---------- MATERIAL PROVIDED ----------

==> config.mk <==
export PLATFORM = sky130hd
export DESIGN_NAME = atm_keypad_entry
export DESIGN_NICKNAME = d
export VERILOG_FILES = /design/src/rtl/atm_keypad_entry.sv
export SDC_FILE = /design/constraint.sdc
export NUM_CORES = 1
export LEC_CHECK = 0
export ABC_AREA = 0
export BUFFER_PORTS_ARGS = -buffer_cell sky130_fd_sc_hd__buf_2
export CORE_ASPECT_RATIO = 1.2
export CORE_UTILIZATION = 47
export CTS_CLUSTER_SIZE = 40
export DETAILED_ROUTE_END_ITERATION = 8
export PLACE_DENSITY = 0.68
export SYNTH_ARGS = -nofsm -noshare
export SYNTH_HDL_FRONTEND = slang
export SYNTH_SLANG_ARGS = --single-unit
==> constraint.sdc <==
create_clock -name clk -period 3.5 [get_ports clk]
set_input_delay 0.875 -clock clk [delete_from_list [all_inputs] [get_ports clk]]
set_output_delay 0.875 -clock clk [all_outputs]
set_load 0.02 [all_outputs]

----------
---------- MATERIAL PROVIDED ----------

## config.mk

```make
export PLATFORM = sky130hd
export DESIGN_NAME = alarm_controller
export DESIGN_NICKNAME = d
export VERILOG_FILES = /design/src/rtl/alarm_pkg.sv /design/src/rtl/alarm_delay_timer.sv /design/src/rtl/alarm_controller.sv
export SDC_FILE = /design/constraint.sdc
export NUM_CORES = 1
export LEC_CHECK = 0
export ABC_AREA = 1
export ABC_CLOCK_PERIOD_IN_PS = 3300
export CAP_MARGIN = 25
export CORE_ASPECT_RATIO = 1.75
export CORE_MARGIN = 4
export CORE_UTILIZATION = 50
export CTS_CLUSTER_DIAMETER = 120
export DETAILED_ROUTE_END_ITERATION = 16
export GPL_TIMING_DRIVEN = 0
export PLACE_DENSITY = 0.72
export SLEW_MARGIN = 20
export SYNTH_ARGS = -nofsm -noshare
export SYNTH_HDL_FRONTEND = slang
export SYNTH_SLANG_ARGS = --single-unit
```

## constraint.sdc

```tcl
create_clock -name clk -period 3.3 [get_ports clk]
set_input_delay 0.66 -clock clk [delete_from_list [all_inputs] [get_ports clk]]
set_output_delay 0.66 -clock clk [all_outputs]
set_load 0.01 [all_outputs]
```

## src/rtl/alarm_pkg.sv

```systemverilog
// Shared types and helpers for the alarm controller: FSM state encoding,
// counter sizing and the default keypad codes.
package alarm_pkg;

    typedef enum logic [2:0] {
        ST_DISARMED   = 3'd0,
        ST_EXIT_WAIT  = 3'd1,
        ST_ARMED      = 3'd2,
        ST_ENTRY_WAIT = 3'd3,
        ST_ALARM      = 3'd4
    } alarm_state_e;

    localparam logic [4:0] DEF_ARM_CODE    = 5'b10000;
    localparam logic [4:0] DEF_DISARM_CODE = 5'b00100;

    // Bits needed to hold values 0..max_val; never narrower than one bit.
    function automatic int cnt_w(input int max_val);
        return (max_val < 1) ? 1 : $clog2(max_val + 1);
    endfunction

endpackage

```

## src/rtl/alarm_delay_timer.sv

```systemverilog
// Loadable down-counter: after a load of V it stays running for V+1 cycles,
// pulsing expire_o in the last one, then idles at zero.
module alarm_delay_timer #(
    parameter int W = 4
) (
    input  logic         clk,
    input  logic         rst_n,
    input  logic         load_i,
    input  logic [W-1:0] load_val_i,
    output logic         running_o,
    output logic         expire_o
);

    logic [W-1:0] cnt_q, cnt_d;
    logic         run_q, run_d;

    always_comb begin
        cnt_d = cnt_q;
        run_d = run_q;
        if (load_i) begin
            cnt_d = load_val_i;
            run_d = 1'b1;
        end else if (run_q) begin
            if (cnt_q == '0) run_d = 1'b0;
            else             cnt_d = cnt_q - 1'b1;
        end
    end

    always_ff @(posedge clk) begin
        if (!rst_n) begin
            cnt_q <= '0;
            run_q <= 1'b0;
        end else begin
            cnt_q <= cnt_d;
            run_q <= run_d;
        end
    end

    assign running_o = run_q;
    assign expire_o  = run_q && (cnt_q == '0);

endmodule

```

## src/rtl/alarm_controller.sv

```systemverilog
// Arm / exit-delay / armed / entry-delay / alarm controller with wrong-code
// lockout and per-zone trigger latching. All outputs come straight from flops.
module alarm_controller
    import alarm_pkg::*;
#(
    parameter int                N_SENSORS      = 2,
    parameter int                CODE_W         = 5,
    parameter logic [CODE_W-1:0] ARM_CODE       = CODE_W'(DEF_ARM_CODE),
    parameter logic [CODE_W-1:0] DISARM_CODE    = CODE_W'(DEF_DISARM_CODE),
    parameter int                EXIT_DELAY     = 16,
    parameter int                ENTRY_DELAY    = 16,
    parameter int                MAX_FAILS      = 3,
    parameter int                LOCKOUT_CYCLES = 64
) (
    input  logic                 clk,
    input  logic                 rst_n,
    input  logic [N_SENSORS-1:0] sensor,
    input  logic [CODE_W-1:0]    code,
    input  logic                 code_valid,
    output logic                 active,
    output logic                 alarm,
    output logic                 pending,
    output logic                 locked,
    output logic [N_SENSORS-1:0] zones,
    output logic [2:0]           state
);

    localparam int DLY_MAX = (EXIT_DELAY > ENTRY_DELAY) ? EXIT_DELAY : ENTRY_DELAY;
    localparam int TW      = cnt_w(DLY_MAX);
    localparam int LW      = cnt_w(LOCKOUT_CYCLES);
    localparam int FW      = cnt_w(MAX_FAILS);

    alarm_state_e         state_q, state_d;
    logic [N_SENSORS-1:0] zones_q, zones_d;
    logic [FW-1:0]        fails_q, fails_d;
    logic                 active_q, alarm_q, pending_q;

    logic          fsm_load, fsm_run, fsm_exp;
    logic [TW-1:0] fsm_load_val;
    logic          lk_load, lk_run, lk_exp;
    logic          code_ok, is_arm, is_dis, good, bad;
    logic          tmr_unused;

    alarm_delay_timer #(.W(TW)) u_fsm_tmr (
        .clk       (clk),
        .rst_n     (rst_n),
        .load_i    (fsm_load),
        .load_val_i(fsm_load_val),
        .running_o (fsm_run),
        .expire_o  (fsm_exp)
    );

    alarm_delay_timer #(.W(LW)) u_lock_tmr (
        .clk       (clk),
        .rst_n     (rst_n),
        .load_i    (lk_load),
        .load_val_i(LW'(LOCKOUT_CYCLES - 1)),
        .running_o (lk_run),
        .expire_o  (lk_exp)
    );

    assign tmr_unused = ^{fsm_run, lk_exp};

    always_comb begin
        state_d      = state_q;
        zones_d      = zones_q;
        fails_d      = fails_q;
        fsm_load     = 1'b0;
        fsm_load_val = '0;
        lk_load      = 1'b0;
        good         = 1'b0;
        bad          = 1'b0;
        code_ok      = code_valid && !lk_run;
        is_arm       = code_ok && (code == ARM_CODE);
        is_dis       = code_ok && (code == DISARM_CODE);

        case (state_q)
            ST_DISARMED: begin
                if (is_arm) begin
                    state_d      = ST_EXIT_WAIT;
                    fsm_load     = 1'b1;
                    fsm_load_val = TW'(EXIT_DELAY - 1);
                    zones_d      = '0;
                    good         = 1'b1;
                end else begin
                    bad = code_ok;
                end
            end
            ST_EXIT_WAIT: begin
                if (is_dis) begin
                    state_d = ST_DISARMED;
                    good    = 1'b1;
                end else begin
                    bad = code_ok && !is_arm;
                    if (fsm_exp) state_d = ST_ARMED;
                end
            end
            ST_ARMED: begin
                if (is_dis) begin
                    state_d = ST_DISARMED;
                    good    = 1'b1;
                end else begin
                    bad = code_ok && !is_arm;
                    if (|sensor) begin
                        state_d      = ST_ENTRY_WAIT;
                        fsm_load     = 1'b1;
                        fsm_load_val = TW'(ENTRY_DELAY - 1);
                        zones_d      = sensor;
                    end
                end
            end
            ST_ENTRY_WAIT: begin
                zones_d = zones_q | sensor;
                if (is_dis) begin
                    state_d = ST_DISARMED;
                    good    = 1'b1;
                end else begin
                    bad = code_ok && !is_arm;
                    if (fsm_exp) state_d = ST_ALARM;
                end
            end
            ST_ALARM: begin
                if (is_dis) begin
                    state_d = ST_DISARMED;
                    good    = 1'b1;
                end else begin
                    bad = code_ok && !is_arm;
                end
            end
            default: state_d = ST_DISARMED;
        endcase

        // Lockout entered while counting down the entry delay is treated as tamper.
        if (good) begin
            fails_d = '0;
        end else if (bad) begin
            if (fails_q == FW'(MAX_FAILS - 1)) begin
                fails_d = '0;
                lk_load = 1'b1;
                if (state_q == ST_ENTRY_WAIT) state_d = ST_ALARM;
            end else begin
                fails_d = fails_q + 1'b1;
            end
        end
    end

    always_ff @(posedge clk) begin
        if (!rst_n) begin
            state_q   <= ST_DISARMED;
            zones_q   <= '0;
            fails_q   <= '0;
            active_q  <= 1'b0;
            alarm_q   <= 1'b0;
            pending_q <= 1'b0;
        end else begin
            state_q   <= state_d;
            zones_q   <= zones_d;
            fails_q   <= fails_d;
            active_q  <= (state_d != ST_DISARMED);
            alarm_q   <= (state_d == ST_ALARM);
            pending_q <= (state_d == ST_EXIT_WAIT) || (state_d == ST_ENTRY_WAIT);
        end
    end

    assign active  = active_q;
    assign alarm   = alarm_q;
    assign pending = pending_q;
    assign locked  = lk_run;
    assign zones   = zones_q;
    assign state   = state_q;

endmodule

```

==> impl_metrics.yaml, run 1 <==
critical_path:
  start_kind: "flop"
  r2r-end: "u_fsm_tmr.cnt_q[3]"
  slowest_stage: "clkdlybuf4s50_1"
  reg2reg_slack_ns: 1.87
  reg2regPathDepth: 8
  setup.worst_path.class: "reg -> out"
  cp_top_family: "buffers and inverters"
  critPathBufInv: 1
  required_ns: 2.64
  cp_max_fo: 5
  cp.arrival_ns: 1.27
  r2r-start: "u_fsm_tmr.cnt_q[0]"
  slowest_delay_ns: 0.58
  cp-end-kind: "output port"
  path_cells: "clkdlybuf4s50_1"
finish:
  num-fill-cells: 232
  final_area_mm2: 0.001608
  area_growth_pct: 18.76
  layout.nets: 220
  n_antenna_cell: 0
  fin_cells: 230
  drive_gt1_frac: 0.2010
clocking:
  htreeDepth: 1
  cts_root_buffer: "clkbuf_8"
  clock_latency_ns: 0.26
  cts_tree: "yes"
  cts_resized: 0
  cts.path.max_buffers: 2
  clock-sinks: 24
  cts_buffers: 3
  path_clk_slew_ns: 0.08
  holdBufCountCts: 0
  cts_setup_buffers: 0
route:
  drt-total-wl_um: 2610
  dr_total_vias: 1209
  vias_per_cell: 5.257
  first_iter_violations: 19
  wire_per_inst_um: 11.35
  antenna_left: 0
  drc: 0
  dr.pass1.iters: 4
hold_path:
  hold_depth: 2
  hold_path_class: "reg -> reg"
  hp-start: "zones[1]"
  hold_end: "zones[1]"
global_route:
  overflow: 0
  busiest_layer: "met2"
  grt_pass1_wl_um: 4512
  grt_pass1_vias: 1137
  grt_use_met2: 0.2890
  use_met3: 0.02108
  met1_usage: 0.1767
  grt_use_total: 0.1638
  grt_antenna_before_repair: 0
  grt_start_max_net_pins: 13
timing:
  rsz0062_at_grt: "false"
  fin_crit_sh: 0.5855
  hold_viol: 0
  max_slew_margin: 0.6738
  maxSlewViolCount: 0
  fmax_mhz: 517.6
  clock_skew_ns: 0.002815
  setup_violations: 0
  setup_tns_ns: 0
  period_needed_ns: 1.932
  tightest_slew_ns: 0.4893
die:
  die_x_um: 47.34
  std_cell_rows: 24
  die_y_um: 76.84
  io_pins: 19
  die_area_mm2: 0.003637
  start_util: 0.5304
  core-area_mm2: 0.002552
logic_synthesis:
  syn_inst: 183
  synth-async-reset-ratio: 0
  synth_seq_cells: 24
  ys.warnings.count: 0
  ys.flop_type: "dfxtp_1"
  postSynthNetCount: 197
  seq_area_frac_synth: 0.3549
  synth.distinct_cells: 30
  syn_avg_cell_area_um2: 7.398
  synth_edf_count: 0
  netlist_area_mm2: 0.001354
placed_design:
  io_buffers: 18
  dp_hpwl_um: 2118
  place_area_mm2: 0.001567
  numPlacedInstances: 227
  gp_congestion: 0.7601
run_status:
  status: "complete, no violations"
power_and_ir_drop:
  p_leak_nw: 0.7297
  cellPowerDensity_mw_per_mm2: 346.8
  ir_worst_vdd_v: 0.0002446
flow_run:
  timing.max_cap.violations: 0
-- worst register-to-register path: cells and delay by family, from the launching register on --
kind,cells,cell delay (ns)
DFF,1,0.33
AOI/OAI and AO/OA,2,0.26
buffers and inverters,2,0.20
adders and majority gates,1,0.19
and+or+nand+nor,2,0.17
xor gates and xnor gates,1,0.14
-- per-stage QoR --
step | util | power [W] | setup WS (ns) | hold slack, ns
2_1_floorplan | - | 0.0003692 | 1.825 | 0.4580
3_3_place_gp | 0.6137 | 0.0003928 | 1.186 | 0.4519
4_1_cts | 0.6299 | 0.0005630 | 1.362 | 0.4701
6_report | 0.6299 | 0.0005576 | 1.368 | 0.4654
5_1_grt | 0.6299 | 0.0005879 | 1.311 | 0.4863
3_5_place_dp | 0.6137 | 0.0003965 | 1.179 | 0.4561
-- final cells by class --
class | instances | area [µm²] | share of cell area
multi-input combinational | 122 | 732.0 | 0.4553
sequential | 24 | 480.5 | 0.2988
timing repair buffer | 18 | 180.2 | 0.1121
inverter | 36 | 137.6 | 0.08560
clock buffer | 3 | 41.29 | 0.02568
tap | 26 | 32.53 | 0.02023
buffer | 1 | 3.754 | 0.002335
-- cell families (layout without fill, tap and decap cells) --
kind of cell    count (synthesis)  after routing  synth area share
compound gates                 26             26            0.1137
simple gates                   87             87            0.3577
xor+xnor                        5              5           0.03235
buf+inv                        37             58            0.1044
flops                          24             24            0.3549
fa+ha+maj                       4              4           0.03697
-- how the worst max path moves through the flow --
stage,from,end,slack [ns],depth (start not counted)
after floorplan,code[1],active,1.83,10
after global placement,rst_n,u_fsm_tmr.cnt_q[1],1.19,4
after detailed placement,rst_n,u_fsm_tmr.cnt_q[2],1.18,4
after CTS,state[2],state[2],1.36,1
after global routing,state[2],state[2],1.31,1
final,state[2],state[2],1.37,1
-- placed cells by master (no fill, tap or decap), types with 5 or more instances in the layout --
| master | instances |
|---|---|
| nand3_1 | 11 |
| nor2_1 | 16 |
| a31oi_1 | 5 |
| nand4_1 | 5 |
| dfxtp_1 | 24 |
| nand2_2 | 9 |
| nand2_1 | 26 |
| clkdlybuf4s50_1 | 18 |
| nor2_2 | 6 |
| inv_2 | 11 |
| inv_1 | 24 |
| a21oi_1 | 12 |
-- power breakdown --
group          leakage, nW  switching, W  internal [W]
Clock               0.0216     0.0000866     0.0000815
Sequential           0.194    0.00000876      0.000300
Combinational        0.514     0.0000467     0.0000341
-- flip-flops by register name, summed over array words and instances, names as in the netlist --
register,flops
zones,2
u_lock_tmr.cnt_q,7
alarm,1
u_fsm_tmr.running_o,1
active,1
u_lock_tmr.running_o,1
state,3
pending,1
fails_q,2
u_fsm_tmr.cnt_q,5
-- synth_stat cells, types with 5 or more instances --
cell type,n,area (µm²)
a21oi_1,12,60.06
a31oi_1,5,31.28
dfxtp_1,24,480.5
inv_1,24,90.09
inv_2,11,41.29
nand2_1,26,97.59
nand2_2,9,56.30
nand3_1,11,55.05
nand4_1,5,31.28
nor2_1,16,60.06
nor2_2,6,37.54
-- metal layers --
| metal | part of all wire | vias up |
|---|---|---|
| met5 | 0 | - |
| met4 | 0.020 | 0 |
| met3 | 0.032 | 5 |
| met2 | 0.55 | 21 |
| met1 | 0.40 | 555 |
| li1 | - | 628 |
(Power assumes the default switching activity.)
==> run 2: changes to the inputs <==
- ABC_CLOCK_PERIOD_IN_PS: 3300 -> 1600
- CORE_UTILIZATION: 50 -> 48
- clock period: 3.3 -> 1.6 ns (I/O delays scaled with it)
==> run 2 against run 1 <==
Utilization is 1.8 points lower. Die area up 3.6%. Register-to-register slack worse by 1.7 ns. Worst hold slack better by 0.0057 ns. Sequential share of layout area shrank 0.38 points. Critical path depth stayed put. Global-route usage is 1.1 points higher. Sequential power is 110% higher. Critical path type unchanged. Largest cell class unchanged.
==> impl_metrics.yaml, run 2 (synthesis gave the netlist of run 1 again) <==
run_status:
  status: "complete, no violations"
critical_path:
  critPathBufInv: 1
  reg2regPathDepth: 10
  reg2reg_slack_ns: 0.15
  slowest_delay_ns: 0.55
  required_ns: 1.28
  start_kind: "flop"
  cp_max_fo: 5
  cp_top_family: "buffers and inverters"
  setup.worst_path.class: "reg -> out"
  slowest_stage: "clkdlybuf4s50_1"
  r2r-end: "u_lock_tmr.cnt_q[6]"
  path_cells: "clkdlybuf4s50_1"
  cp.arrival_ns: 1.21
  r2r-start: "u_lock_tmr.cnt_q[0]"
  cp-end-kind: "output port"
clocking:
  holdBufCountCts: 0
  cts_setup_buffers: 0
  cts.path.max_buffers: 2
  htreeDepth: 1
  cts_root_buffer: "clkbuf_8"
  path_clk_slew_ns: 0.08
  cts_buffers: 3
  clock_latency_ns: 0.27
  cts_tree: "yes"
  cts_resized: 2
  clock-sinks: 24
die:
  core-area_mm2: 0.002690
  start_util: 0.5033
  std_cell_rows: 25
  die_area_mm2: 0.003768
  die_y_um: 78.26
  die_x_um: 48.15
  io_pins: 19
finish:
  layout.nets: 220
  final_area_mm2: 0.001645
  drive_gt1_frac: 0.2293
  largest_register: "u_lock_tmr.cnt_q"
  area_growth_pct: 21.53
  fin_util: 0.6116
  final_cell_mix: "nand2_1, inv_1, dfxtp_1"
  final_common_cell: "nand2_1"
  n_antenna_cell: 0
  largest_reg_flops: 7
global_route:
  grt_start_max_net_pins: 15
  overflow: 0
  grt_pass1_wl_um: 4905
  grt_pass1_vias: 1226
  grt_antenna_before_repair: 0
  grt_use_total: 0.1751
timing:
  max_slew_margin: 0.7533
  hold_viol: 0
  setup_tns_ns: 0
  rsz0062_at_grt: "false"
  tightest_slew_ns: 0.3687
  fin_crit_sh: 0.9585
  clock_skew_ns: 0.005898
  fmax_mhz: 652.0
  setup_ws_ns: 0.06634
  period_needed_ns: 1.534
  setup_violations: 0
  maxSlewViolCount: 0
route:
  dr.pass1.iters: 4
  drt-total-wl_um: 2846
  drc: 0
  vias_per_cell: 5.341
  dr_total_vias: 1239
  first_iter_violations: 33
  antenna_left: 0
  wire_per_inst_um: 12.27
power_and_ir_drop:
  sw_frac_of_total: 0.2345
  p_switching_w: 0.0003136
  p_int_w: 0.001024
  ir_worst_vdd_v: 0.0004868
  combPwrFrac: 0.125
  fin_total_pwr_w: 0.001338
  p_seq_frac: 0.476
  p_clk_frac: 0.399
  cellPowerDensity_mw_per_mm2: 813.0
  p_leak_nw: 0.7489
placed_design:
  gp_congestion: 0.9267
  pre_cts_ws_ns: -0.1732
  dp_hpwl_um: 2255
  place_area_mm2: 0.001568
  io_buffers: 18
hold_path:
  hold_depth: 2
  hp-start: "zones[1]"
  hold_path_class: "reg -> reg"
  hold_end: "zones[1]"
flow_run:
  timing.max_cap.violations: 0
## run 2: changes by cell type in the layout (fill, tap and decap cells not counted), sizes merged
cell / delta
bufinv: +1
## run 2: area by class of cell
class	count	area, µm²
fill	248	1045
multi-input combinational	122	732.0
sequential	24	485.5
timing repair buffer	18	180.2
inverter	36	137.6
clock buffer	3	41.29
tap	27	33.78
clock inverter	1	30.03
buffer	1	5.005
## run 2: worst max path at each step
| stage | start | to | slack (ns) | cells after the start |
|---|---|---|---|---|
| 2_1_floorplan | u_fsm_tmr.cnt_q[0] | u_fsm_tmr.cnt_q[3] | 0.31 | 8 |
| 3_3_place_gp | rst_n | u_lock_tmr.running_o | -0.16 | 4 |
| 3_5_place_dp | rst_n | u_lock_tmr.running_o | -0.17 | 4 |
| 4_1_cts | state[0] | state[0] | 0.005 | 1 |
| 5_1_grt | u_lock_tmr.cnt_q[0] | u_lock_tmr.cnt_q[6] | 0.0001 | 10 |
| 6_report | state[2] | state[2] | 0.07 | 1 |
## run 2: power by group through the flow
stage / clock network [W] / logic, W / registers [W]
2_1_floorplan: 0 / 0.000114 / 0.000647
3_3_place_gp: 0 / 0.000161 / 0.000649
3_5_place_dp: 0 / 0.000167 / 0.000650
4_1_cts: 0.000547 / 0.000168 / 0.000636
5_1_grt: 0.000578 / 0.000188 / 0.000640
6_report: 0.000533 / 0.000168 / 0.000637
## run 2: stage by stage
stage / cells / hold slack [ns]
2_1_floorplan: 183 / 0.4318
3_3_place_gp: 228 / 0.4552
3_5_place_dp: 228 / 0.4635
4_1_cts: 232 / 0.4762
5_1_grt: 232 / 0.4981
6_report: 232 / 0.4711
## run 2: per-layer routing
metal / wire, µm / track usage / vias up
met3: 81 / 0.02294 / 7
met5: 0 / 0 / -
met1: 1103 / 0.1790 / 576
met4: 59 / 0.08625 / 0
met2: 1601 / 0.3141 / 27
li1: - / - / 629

----------

Starting with the line with "fin_total_pwr_w: 0.001338" above and going on through the line with "li1: - / - / 629", transcribe every line exactly, both ends included, and add nothing.

  fin_total_pwr_w: 0.001338
  p_seq_frac: 0.476
  p_clk_frac: 0.399
  cellPowerDensity_mw_per_mm2: 813.0
  p_leak_nw: 0.7489
placed_design:
  gp_congestion: 0.9267
  pre_cts_ws_ns: -0.1732
  dp_hpwl_um: 2255
  place_area_mm2: 0.001568
  io_buffers: 18
hold_path:
  hold_depth: 2
  hp-start: "zones[1]"
  hold_path_class: "reg -> reg"
  hold_end: "zones[1]"
flow_run:
  timing.max_cap.violations: 0
## run 2: changes by cell type in the layout (fill, tap and decap cells not counted), sizes merged
cell / delta
bufinv: +1
## run 2: area by class of cell
class	count	area, µm²
fill	248	1045
multi-input combinational	122	732.0
sequential	24	485.5
timing repair buffer	18	180.2
inverter	36	137.6
clock buffer	3	41.29
tap	27	33.78
clock inverter	1	30.03
buffer	1	5.005
## run 2: worst max path at each step
| stage | start | to | slack (ns) | cells after the start |
|---|---|---|---|---|
| 2_1_floorplan | u_fsm_tmr.cnt_q[0] | u_fsm_tmr.cnt_q[3] | 0.31 | 8 |
| 3_3_place_gp | rst_n | u_lock_tmr.running_o | -0.16 | 4 |
| 3_5_place_dp | rst_n | u_lock_tmr.running_o | -0.17 | 4 |
| 4_1_cts | state[0] | state[0] | 0.005 | 1 |
| 5_1_grt | u_lock_tmr.cnt_q[0] | u_lock_tmr.cnt_q[6] | 0.0001 | 10 |
| 6_report | state[2] | state[2] | 0.07 | 1 |
## run 2: power by group through the flow
stage / clock network [W] / logic, W / registers [W]
2_1_floorplan: 0 / 0.000114 / 0.000647
3_3_place_gp: 0 / 0.000161 / 0.000649
3_5_place_dp: 0 / 0.000167 / 0.000650
4_1_cts: 0.000547 / 0.000168 / 0.000636
5_1_grt: 0.000578 / 0.000188 / 0.000640
6_report: 0.000533 / 0.000168 / 0.000637
## run 2: stage by stage
stage / cells / hold slack [ns]
2_1_floorplan: 183 / 0.4318
3_3_place_gp: 228 / 0.4552
3_5_place_dp: 228 / 0.4635
4_1_cts: 232 / 0.4762
5_1_grt: 232 / 0.4981
6_report: 232 / 0.4711
## run 2: per-layer routing
metal / wire, µm / track usage / vias up
met3: 81 / 0.02294 / 7
met5: 0 / 0 / -
met1: 1103 / 0.1790 / 576
met4: 59 / 0.08625 / 0
met2: 1601 / 0.3141 / 27
li1: - / - / 629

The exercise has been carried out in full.